Records Start Marker
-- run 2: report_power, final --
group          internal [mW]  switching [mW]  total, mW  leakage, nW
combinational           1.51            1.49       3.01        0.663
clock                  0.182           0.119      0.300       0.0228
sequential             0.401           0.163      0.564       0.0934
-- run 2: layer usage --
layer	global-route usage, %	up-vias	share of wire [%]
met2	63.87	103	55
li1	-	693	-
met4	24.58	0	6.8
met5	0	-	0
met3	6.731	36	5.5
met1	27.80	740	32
**src/hdl/lsdrs_pkg.sv**
```systemverilog
// ----------------------------------------------------------------------------
// lsdrs_pkg: shared types and constants of the decimal radix sorter
// Widths, operation codes and the command and status words that pass
// between the controller and the datapath.
// ----------------------------------------------------------------------------
package lsdrs_pkg;

    localparam int DATA_W       = 31;
    localparam int RADIX        = 10;
    localparam int DIGITS       = 10;
    localparam int DIGIT_W      = 4;
    localparam int BCD_W        = DIGITS * DIGIT_W;
    localparam int PASS_W       = 4;
    localparam int BIT_W        = 5;
    localparam int CAPACITY_DEF = 64;

    localparam logic [1:0] OP_NONE = 2'd0;
    localparam logic [1:0] OP_HIST = 2'd1;
    localparam logic [1:0] OP_SCAT = 2'd2;
    localparam logic [1:0] OP_OUT  = 2'd3;

    typedef struct packed {
        logic       load;
        logic       conv;
        logic       write;
        logic       set_ovf;
        logic       clr_cnt;
        logic       pfx;
        logic       flip;
        logic       clear_set;
        logic [1:0] rd_op;
    } t_cmd;

    typedef struct packed {
        logic              full;
        logic [PASS_W-1:0] npass;
    } t_status;

endpackage

```
**src/hdl/lsdrs_ctrl.sv**
```systemverilog
// ----------------------------------------------------------------------------
// lsdrs_ctrl: sequencer of the decimal radix sorter
// Steps loading, conversion, each counting, prefix and scatter pass,
// and the ordered readout, and drives the handshakes.
// ----------------------------------------------------------------------------
module lsdrs_ctrl #(
    parameter int CAPACITY = lsdrs_pkg::CAPACITY_DEF
) (
    input  logic                              i_clk,
    input  logic                              i_rst_n,
    input  logic                              i_valid,
    input  logic                              i_last_in,
    output logic                              o_stall,
    output logic                              o_valid,
    output logic                              o_last_out,
    input  logic                              i_stall,
    input  lsdrs_pkg::t_status                i_status,
    input  logic [$clog2(CAPACITY+1)-1:0]     i_count,
    output lsdrs_pkg::t_cmd                   o_cmd,
    output logic [$clog2(CAPACITY)-1:0]       o_idx,
    output logic [lsdrs_pkg::PASS_W-1:0]      o_pass,
    output logic [lsdrs_pkg::PASS_W-1:0]      o_k
);
    import lsdrs_pkg::*;

    localparam int CW = $clog2(CAPACITY);
    localparam int NW = $clog2(CAPACITY + 1);

    localparam logic [3:0] S_IDLE = 4'd0;
    localparam logic [3:0] S_CONV = 4'd1;
    localparam logic [3:0] S_WR   = 4'd2;
    localparam logic [3:0] S_PCLR = 4'd3;
    localparam logic [3:0] S_HIST = 4'd4;
    localparam logic [3:0] S_HDRN = 4'd5;
    localparam logic [3:0] S_PFX  = 4'd6;
    localparam logic [3:0] S_SCAT = 4'd7;
    localparam logic [3:0] S_SDRN = 4'd8;
    localparam logic [3:0] S_ORD  = 4'd9;
    localparam logic [3:0] S_OSH  = 4'd10;

    logic [3:0]        r_state, n_state;
    logic [CW-1:0]     r_idx, n_idx;
    logic [PASS_W-1:0] r_pass, n_pass;
    logic [PASS_W-1:0] r_k, n_k;
    logic [BIT_W-1:0]  r_bit, n_bit;
    logic              r_last, n_last;
    logic [NW-1:0]     last_n;
    logic [CW-1:0]     last_idx;

    assign last_n   = i_count - NW'(1);
    assign last_idx = last_n[CW-1:0];

    always_comb begin
        n_state = r_state;
        n_idx   = r_idx;
        n_pass  = r_pass;
        n_k     = r_k;
        n_bit   = r_bit;
        n_last  = r_last;
        o_cmd   = '0;
        unique case (r_state)
            S_IDLE: begin
                if (i_valid) begin
                    n_last = i_last_in;
                    if (i_status.full) begin
                        o_cmd.set_ovf = 1'b1;
                        n_state = i_last_in ? S_PCLR : S_IDLE;
                    end else begin
                        o_cmd.load = 1'b1;
                        n_bit   = BIT_W'(DATA_W - 1);
                        n_state = S_CONV;
                    end
                end
            end
            S_CONV: begin
                o_cmd.conv = 1'b1;
                n_bit = r_bit - BIT_W'(1);
                if (r_bit == '0) begin
                    n_state = S_WR;
                end
            end
            S_WR: begin
                o_cmd.write = 1'b1;
                n_state = r_last ? S_PCLR : S_IDLE;
            end
            S_PCLR: begin
                o_cmd.clr_cnt = 1'b1;
                n_idx = '0;
                n_state = (r_pass == i_status.npass) ? S_ORD : S_HIST;
            end
            S_HIST: begin
                o_cmd.rd_op = OP_HIST;
                n_idx = r_idx + CW'(1);
                if (r_idx == last_idx) begin
                    n_state = S_HDRN;
                end
            end
            S_HDRN: begin
                n_k = PASS_W'(1);
                n_state = S_PFX;
            end
            S_PFX: begin
                o_cmd.pfx = 1'b1;
                n_k = r_k + PASS_W'(1);
                if (r_k == PASS_W'(RADIX - 1)) begin
                    n_idx = last_idx;
                    n_state = S_SCAT;
                end
            end
            S_SCAT: begin
                o_cmd.rd_op = OP_SCAT;
                n_idx = r_idx - CW'(1);
                if (r_idx == '0) begin
                    n_state = S_SDRN;
                end
            end
            S_SDRN: begin
                o_cmd.flip = 1'b1;
                n_pass = r_pass + PASS_W'(1);
                n_state = S_PCLR;
            end
            S_ORD: begin
                o_cmd.rd_op = OP_OUT;
                n_state = S_OSH;
            end
            S_OSH: begin
                if (!i_stall) begin
                    if (r_idx == last_idx) begin
                        o_cmd.clear_set = 1'b1;
                        n_pass = '0;
                        n_state = S_IDLE;
                    end else begin
                        n_idx = r_idx + CW'(1);
                        n_state = S_ORD;
                    end
                end
            end
            default: begin
                n_state = S_IDLE;
            end
        endcase
    end

    always_ff @(posedge i_clk) begin
        if (!i_rst_n) begin
            r_state <= S_IDLE;
            r_idx   <= '0;
            r_pass  <= '0;
            r_k     <= '0;
            r_bit   <= '0;
            r_last  <= 1'b0;
        end else begin
            r_state <= n_state;
            r_idx   <= n_idx;
            r_pass  <= n_pass;
            r_k     <= n_k;
            r_bit   <= n_bit;
            r_last  <= n_last;
        end
    end

    assign o_stall    = (r_state != S_IDLE);
    assign o_valid    = (r_state == S_OSH);
    assign o_last_out = (r_idx == last_idx);
    assign o_idx      = r_idx;
    assign o_pass     = r_pass;
    assign o_k        = r_k;

endmodule

```
$ cat src/sv/vifd_pkg.sv
// vifd_pkg: shared types, constants and the size-code lookup for the
// vliw instruction format decoder; no dependencies
package vifd_pkg;

    localparam int SLOT_COUNT = 5;
    localparam int CODE_W     = 2;

    localparam logic [5:0] SIZE_NOP = 6'd0;
    localparam logic [5:0] SIZE_24  = 6'd24;
    localparam logic [5:0] SIZE_32  = 6'd32;
    localparam logic [5:0] SIZE_40  = 6'd40;

    localparam logic [7:0] FORMAT_BITS    = 8'd16;
    localparam logic [7:0] GROUP_PAD_BITS = 8'd8;
    localparam logic [2:0] GROUP_LIMIT    = 3'd3;
    localparam logic [2:0] OFFSET_LIMIT   = 3'd2;

    typedef enum logic [1:0] {
        CODE_24  = 2'd0,
        CODE_32  = 2'd1,
        CODE_40  = 2'd2,
        CODE_NOP = 2'd3
    } code_t;

    function automatic logic [5:0] size_of_code(input code_t code);
        logic [5:0] sz;
        unique case (code)
            CODE_24:  sz = SIZE_24;
            CODE_32:  sz = SIZE_32;
            CODE_40:  sz = SIZE_40;
            CODE_NOP: sz = SIZE_NOP;
            default:  sz = SIZE_NOP;
        endcase
        return sz;
    endfunction

endpackage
Records End Marker
*What you will do*
Where a line in the material contains "shared", copy that line.

*Response box*
// lsdrs_pkg: shared types and constants of the decimal radix sorter
// vifd_pkg: shared types, constants and the size-code lookup for the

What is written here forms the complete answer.